Starring in the reading will be Alice Ripley (Side Show, Sunset Boulevard), her Sunset co-star Alan Campbell, and Footloose lead Jeremy Kushnier. Also in the cast are Lauren Kennedy (Side Show), Kirk McDonald (Parade), Chris Diamantopoulos (Les Miz), Whitney Allen (Forbidden Broadway), Danielle Ferland (Into the Woods) and John Hillner (Footloose).

Though critics were lukewarm, Robert Mulligan's 1971 film, "Summer of `42," became a big box office draw, with new star Jennifer O'Neill and composer Michel LeGrand receiving special attention. The story told of a 15-year-old boy, Hermie, drawn into a relationship with Dorothy, a beautiful war-bride. In the musical reading, Ripley plays the object of Diamantopoulos's affections.

Hunter Foster, understudy for Kushnier in Footloose and a performer in Grease! and King David, penned the libretto for Summer of `42, with David Kirshenbaum (Yes, Virginia, There is a Santa Claus) writing the music and lyrics.

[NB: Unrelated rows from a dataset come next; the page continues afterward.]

== job 4113 ==
// asx_soupbintcp_itch
module asx_soupbintcp_itch (
    input  wire        clk,
    input  wire        rst,
    input  wire        ip_payload_valid,
    input  wire [7:0]  ip_payload_data,
    input  wire        ip_payload_start,
    input  wire        ip_payload_end,
    output wire [15:0] tcp_src_port,
    output wire [15:0] tcp_dst_port,
    output wire [31:0] tcp_seq_num,
    output wire [31:0] tcp_ack_num,
    output wire [3:0] tcp_data_offset,
    output wire [7:0] tcp_flags,
    output wire [15:0] tcp_window,
    output wire tcp_flag_syn,
    output wire tcp_flag_ack,
    output wire tcp_flag_fin,
    output wire tcp_flag_rst,
    output wire tcp_flag_psh,
    output wire tcp_header_valid,
    output wire tcp_parse_error,
    output wire session_active,
    output wire [63:0] session_sequence,
    output wire [7:0] pkt_type,
    output wire pkt_type_valid,
    output wire pkt_heartbeat,
    output wire pkt_login_accepted,
    output wire pkt_login_rejected,
    output wire pkt_end_session,
    output wire [31:0] seq_data_count,
    output wire [31:0] heartbeat_count,
    output wire parse_error,
    output wire msg_valid,
    output wire [7:0] msg_type,
    output wire msg_error,
    output wire [31:0] timestamp,
    output wire [63:0] order_id,
    output wire [31:0] orderbook_id,
    output wire side,
    output wire add_order_valid,
    output wire add_order_start,
    output wire [63:0] quantity,
    output wire [31:0] price,
    output wire [15:0] order_attributes,
    output wire order_executed_valid,
    output wire [63:0] exec_quantity,
    output wire order_cancel_valid,
    output wire order_delete_valid,
    output wire order_replace_valid,
    output wire directory_valid,
    output wire system_event_valid,
    output wire [7:0] event_code,
    output wire [31:0] total_messages,
    output wire [31:0] parse_errors
);
For scale: roughly 680 I/O pins, about 32000 um2 of cells after synthesis.
export LEC_CHECK = 0
export ABC_AREA = 1
export CAP_MARGIN = 20
export CORE_MARGIN = 2
export CORE_UTILIZATION = 72
export CTS_CLUSTER_DIAMETER = 397
export SLEW_MARGIN = 20
create_clock -name core_clock -period 1.45 [get_ports {clk}]
run.sh (not shown) runs the stock make flow with config.mk's settings and CLKGATE_MAP_FILE=.
Flow for job 4113 halted at detailed placement, error code DPL-0038.
Edits applied to the flow inputs when going from job 4113 to job 6967:
diff --git a/flow/config.mk b/flow/config.mk
--- a/flow/config.mk
+++ b/flow/config.mk
@@ -7,7 +7,5 @@
 export LEC_CHECK = 0
-export ABC_AREA = 1
 export CAP_MARGIN = 20
 export CORE_MARGIN = 2
-export CORE_UTILIZATION = 72
-export CTS_CLUSTER_DIAMETER = 397
+export CORE_UTILIZATION = 40
 export SLEW_MARGIN = 20
==> flow/constraint.sdc <==
create_clock -name core_clock -period 3.83 [get_ports {clk}]
set_input_delay 0.7660 -clock core_clock [delete_from_list [all_inputs] [get_ports {clk}]]
set_output_delay 0.7660 -clock core_clock [all_outputs]
set_load 0.01 [all_outputs]
[summary]
Average size of a mapped cell was higher in job 6967 than in job 4113.
Count of unique library cells instantiated by Yosys: job 6967 > job 4113
Job 6967 | stages: all done | timing, DRC, antenna: all pass
Die size, job 6967 vs job 4113: up by more than half
Job 4113 → job 6967: gate count of the mapped netlist shows a reduction of 23%; proportion of synthesized area in mux cells shows an increase of 2.0 points; area fraction in and, or, nand and nor cells after synthesis shows a reduction of 2.6 points.
Job 6967 ends up with higher site row count than job 4113 does.
Synthesized area, job 4113 and job 6967: larger value in job 4113
Measured against each other, job 4113 and job 6967 differ in summed standard-cell area reported by yosys, the lower figure coming from job 6967.
Against job 4113 as the reference, job 6967 delivers a lower starting density of the core.
In job 6967, the horizontal die size came out about 30% above the value in job 4113.
Input changes introduced in job 6915 (baseline for comparison: job 6967):
diff --git a/flow/config.mk b/flow/config.mk
--- a/flow/config.mk
+++ b/flow/config.mk
@@ -9,3 +9,5 @@
 export CORE_MARGIN = 2
-export CORE_UTILIZATION = 40
+export CORE_UTILIZATION = 70
+export CTS_CLUSTER_SIZE = 36
+export SETUP_SLACK_MARGIN = -0.2
 export SLEW_MARGIN = 20
==> flow/constraint.sdc <==
create_clock -name core_clock -period 2.79 [get_ports {clk}]
set_input_delay 0.5580 -clock core_clock [delete_from_list [all_inputs] [get_ports {clk}]]
set_output_delay 0.5580 -clock core_clock [all_outputs]
set_load 0.01 [all_outputs]
[summary]
Status: job 6915 FAILED at global routing (tool error)
The overall chip area of job 6915 falls short of that of job 6967 by 42%.
As far as number of top-level pins goes, job 6915 and job 6967 are indistinguishable; the numbers are identical.
The area of the placeable core in job 6915 sits about 43% below the value recorded for job 6967.
Side by side, number of placed instances with taps included turned out lower in job 6915 than in job 6967.
The pre-CTS setup slack of job 6915 is lower than that of job 6967.
Job 6915: routability-driven placement congestion ratio is about 4.6% higher than what job 6967 reported.
From job 6967 to job 6915 the numbers moved as follows: overall die height decreased by 24% relative to the old numbers, post-placement cell area closely matched the old numbers, net count entering floorplan closely matched the old numbers.
Diff job 6967 -> job 6915 | number of buffers created by CTS | down by more than 10%
In the reports for job 6967 and job 6915, the larger post-cts resize count belongs to job 6915.
[inputs] job 6968 vs job 6915
diff --git a/flow/config.mk b/flow/config.mk
--- a/flow/config.mk
+++ b/flow/config.mk
@@ -7,7 +7,7 @@
 export LEC_CHECK = 0
+export ABC_AREA = 1
 export CAP_MARGIN = 20
+export CORE_ASPECT_RATIO = 1.33
 export CORE_MARGIN = 2
-export CORE_UTILIZATION = 70
-export CTS_CLUSTER_SIZE = 36
-export SETUP_SLACK_MARGIN = -0.2
+export CORE_UTILIZATION = 62
 export SLEW_MARGIN = 20
==> flow/constraint.sdc <==
create_clock -name core_clock -period 2.56 [get_ports {clk}]
set_input_delay 0.5120 -clock core_clock [delete_from_list [all_inputs] [get_ports {clk}]]
set_output_delay 0.5120 -clock core_clock [all_outputs]
set_load 0.01 [all_outputs]
Notes after the runs:
Diff job 6915 -> job 6968 | core utilization at floorplan | decrease of 7.9 points
Simple-gate share of the synthesized area ended up 2.6 points higher on job 6968 than on job 6915.
Floorplan check, job 6968 vs job 6915: die outline larger in job 6968
Completing all stages was not enough for job 6968: its layout failed the final checks because of negative setup slack.
Sort job 6915 and job 6968 by number of clock buffers inserted by TritonCTS asc -> top: job 6968
Area fraction in full adders, half adders and majority gates of job 6915 is on par with job 6968.
==> run a <==
// top
module top(
     input wire clk, reset,
     input wire start, si,
     output wire [3:0] an,
     output wire [7:0] sseg
    );
make LEC_CHECK=0 ABC_AREA=0 CAP_MARGIN=0 CORE_ASPECT_RATIO=0.92 CORE_MARGIN=2 CORE_UTILIZATION=72 CTS_CLUSTER_DIAMETER=96 GPL_ROUTABILITY_DRIVEN=0 HOLD_SLACK_MARGIN=-0.08 PLACE_DENSITY=0.39 SETUP_SLACK_MARGIN=0.38 SLEW_MARGIN=20 finish   # period 2.9 ns
run.sh (not shown) runs the stock make flow with config.mk's settings and CLKGATE_MAP_FILE=.
==> inputs of run b, as changes to run a <==
ABC_AREA = 1   (was 0)
CAP_MARGIN = 20   (was 0)
CORE_ASPECT_RATIO = unset   (was 0.92)
CTS_CLUSTER_DIAMETER = 376   (was 96)
CTS_CLUSTER_SIZE = 15   (was unset)
GPL_ROUTABILITY_DRIVEN = unset   (was 0)
HOLD_SLACK_MARGIN = unset   (was -0.08)
PLACE_DENSITY = unset   (was 0.39)
PLACE_DENSITY_LB_ADDON = 0.07   (was unset)
SETUP_SLACK_MARGIN = 0.36   (was 0.38)
SLEW_MARGIN = 40   (was 20)
==> inputs of run c, as changes to run a <==
ABC_AREA = unset   (was 0)
CAP_MARGIN = 15   (was 0)
CELL_PAD_IN_SITES_DETAIL_PLACEMENT = 0   (was unset)
CORE_ASPECT_RATIO = unset   (was 0.92)
CTS_CLUSTER_DIAMETER = unset   (was 96)
CTS_CLUSTER_SIZE = 29   (was unset)
GPL_ROUTABILITY_DRIVEN = unset   (was 0)
HOLD_SLACK_MARGIN = -0.09   (was -0.08)
MAX_ROUTING_LAYER = met5   (was unset)
PLACE_DENSITY = unset   (was 0.39)
SETUP_SLACK_MARGIN = 0.97   (was 0.38)
==> flow/constraint.sdc (replaced) <==
create_clock -name core_clock -period 3.64 [get_ports {clk}]
set_input_delay 0.7280 -clock core_clock [delete_from_list [all_inputs] [get_ports {clk}]]
set_output_delay 0.7280 -clock core_clock [all_outputs]
set_load 0.01 [all_outputs]
==> inputs of run d, as changes to run a <==
ABC_AREA = unset   (was 0)
CAP_MARGIN = 20   (was 0)
CORE_ASPECT_RATIO = unset   (was 0.92)
CORE_UTILIZATION = 40   (was 72)
CTS_CLUSTER_DIAMETER = unset   (was 96)
GPL_ROUTABILITY_DRIVEN = unset   (was 0)
HOLD_SLACK_MARGIN = unset   (was -0.08)
PLACE_DENSITY = unset   (was 0.39)
SETUP_SLACK_MARGIN = unset   (was 0.38)
==> flow/constraint.sdc (replaced) <==
create_clock -name core_clock -period 4.72 [get_ports {clk}]
set_input_delay 0.9440 -clock core_clock [delete_from_list [all_inputs] [get_ports {clk}]]
set_output_delay 0.9440 -clock core_clock [all_outputs]
set_load 0.01 [all_outputs]
==> results <==
	run a	run c	run b	run d
Count of fill cells added during filler insertion	969	1,008	1,409	3,109
Design Area, Final	14,800 µm²	14,500 µm²	14,600 µm²	14,200 µm²
RePlAce Congestion	-	0.873	0.964	0.817
Setup WS pre-CTS	-0.0923 ns	0.499 ns	-0.0332 ns	1.11 ns
Master of the slowest instance on the critical path	sky130_fd_sc_hd__mux4_2	sky130_fd_sc_hd__mux4_2	sky130_fd_sc_hd__dfxtp_4	sky130_fd_sc_hd__mux4_2
# clk buffers	35	36	22	46
Cell area after placement	13,100 µm²	13,000 µm²	13,800 µm²	13,100 µm²
Post-DP HPWL	17,800 µm	17,300 µm	20,600 µm	17,300 µm
Reg2Reg Setup Slack	0.16 ns	1.00 ns	0.49 ns	1.61 ns
Sum of routed wire segments on met1	13,800 µm	12,900 µm	14,100 µm	13,200 µm
Combinational share of power	2.0%	2.0%	13.0%	1.7%
Number of antenna cells inserted	0	0	0	1
Clock network area share	6.21%	6.11%	3.62%	7.63%
RR Startpoint	top_unit.div_unit.d_reg[15]$_SDFFE_PP0P_	top_unit.div_unit.d_reg[15]$_SDFFE_PP0P_	top_unit.div_unit.d_reg[11]$_SDFFE_PP0P_	top_unit.div_unit.rh_reg[0]$_SDFFE_PP0P_
Outcome	failed layout checks	no timing/DRC/antenna violations	no timing/DRC/antenna violations	no timing/DRC/antenna violations
Reasons for failing layout checks	negative setup slack	-	-	-
Total core area	17,300 µm²	17,200 µm²	18,500 µm²	31,400 µm²
Unique cell types	74	74	49	74
Power Sequential	3720 µW	2970 µW	3740 µW	2290 µW
Post-synthesis cell count from yosys	1,492	1,492	1,943	1,492
Area occupied by registers	5410 µm²	5400 µm²	5390 µm²	5390 µm²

The York Theater devotes itself to developing new musicals and reviving both classic and under-appreciated tuners. Currently on the mainstage is Cy Coleman's Exactly Like You. Previous York offerings have included The Show Goes On (a Schmidt-Jones retrospective), Carnival and No Way To Treat a Lady. Nick Corley, director of the Melting Pot Theater's current revue, Fables in Slang, will stage the York reading of Summer of `42, part of the company's spring Developmental Reading Series. This is the first public performance of the piece. Songs in the show include "Someone To Dance With Me," "Will That Ever Happen To Me?" and a solo for Dorothy, "Losing Track of Time."

Asked about how Summer came into fruition, composer/lyricist Kirshenbaum told Playbill On-Line (May 3), "It was Hunter Foster's idea, and we've been working on it just over a year in earnest. He and I went to the University of Michigan together. In fact, he had a lead role in the first musical I ever wrote. Anyway, he had the idea, and I said, `if you can get the rights to it, go ahead,' figuring these things are impossibly complicated. Hunter's lawyer approached [screenwriter] Herman Raucher's lawyers, and in a month we had the rights. We started working on it February of last year and held a private reading for ourselves in March."

Asked what he felt was special about the material, Kirshenbaum said, "It's a memory play. People remember the movie's nostalgic element, the relationship between Dorothy and Hermie, but I think the piece is more about loss. It's very touching. Through this first love of his life, Hermie goes through every kind of emotion you can experience in a relationship."

Backers are being sought for Summer of `42, which plans another reading at a different venue in mid-May.